Whenever a line of the data below holds the string "inverters", copy that line.
(Source material)
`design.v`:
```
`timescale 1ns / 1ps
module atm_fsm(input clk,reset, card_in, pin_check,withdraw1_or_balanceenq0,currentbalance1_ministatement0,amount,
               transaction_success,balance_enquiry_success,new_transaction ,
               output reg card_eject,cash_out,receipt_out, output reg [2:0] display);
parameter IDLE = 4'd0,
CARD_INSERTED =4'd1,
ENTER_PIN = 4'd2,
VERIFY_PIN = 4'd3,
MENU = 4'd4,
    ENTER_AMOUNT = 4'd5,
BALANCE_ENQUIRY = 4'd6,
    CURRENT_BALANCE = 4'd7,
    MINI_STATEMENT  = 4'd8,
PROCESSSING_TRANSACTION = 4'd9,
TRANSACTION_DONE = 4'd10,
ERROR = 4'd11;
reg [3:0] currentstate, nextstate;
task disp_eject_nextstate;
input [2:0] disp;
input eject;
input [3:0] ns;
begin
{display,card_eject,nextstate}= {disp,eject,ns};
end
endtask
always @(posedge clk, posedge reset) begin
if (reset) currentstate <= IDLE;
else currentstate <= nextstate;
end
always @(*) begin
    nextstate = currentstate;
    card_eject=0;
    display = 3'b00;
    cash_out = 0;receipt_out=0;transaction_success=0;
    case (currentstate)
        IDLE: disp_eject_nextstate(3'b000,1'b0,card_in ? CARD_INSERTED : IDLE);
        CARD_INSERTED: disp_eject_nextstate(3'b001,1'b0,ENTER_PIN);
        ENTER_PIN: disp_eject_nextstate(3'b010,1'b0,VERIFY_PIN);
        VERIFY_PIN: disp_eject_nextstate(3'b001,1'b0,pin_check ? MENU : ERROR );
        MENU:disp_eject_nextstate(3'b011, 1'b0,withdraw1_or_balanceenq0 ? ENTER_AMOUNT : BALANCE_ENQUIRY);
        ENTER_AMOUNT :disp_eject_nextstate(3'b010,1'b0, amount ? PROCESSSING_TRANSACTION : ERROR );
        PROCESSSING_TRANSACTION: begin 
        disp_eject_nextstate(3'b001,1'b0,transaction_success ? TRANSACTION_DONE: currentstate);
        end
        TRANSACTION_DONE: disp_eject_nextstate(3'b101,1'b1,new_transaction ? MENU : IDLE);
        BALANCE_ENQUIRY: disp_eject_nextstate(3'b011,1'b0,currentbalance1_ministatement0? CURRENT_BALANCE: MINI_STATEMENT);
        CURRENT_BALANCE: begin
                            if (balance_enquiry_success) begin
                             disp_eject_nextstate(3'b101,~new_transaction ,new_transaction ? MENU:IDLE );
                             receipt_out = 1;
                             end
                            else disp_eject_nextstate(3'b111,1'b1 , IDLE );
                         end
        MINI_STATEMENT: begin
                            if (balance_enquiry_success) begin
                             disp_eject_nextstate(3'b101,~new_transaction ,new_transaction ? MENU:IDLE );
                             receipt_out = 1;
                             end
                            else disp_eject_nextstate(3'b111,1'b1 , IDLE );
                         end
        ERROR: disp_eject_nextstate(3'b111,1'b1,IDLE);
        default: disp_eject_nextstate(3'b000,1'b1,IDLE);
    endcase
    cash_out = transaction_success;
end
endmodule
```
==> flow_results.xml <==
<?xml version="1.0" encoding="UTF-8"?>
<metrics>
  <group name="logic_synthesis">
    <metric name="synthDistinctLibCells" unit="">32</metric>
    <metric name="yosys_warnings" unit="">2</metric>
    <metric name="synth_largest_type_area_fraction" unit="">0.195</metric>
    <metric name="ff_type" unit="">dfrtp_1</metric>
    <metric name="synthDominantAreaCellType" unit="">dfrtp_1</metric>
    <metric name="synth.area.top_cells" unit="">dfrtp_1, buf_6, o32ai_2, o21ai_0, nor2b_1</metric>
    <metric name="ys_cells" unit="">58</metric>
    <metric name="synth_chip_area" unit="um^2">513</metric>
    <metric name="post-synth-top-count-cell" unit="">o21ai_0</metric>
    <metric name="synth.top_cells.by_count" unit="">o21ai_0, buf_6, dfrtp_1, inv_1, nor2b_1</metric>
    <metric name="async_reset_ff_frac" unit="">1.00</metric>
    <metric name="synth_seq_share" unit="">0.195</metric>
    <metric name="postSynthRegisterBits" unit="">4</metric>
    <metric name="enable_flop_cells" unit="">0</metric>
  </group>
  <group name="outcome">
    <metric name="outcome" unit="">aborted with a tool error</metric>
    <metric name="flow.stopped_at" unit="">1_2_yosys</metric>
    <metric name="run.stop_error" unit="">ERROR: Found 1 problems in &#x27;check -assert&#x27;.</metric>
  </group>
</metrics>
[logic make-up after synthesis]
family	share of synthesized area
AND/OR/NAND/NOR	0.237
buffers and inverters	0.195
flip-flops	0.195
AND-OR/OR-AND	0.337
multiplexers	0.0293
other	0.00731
(End Source material)
(Source material)
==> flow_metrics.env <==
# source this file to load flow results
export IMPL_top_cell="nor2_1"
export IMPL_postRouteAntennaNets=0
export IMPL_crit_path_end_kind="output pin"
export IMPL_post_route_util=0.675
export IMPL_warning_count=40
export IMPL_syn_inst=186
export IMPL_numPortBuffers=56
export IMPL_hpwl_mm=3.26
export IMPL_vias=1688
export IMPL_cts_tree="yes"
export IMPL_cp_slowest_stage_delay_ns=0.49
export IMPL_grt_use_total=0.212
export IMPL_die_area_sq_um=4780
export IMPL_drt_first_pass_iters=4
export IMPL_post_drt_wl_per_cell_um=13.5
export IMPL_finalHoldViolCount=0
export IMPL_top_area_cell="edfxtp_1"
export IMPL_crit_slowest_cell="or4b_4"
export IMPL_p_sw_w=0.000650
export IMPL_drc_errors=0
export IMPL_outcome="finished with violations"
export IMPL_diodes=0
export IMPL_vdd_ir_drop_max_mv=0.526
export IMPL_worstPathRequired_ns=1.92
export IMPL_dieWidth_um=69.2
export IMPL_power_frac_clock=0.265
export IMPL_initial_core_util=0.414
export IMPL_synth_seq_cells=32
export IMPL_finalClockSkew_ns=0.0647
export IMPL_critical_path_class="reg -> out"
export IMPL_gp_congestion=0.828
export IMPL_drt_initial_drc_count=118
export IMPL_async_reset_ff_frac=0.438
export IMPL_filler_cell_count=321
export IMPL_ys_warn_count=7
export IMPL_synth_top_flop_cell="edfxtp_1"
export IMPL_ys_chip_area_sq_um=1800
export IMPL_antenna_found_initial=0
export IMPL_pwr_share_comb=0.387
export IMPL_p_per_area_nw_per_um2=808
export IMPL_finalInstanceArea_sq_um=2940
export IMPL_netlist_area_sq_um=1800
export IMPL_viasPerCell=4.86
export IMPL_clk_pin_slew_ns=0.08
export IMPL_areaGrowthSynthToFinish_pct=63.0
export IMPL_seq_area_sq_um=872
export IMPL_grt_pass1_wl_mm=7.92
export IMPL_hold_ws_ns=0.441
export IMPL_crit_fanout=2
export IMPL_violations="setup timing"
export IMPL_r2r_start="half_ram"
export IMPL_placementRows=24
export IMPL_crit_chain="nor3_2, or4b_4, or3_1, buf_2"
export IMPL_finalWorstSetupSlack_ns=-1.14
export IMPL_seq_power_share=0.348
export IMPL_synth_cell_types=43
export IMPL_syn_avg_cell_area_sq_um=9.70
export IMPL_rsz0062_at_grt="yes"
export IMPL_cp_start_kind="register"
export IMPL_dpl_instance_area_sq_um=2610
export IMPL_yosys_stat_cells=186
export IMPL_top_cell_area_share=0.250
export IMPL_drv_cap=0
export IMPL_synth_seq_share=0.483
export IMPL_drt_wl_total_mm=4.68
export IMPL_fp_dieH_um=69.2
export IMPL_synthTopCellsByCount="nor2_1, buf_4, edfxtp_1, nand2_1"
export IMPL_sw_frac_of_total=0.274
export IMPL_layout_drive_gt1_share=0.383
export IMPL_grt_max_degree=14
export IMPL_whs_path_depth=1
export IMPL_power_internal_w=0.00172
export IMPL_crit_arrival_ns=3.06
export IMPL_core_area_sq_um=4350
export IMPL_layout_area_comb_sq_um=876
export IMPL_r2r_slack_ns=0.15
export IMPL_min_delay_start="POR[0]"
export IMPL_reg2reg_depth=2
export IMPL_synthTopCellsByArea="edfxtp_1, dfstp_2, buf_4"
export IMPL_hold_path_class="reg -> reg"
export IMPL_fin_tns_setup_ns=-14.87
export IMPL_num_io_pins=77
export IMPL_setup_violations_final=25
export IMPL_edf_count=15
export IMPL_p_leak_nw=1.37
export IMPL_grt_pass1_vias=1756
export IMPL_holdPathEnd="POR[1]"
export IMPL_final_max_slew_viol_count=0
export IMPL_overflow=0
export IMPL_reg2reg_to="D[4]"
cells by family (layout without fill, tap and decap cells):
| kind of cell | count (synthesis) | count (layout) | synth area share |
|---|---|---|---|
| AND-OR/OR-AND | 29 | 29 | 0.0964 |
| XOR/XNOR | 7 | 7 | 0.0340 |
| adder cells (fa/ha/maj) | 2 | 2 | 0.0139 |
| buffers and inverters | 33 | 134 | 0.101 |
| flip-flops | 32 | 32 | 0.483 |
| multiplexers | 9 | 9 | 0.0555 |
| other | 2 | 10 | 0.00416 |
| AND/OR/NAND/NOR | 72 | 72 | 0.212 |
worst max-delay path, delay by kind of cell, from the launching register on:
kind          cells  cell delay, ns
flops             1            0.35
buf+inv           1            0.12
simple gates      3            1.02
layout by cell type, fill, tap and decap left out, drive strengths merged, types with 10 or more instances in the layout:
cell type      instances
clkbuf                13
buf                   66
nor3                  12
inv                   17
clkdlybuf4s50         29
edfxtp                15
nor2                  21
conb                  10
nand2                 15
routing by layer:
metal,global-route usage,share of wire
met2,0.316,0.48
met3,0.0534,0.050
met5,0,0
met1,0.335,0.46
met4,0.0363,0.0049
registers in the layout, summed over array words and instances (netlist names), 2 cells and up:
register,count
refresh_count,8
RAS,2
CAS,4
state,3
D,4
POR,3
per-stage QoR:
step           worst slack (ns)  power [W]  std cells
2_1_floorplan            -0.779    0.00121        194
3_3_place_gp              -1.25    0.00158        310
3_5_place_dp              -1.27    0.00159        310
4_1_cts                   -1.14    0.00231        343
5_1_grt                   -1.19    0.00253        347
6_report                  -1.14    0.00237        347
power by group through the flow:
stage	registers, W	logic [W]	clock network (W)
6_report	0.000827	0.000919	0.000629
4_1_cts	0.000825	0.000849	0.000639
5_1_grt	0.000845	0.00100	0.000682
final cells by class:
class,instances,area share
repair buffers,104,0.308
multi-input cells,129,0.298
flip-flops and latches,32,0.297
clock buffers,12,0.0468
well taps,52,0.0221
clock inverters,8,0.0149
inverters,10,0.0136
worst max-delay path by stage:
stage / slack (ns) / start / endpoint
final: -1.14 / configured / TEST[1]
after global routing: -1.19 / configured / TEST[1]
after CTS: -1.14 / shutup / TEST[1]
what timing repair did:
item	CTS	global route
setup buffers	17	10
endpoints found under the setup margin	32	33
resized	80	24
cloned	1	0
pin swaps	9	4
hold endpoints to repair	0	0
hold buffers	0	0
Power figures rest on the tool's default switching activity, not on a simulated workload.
(End Source material)
Written response:
buffers and inverters	0.195
| buffers and inverters | 33 | 134 | 0.101 |
clock inverters,8,0.0149
inverters,10,0.0136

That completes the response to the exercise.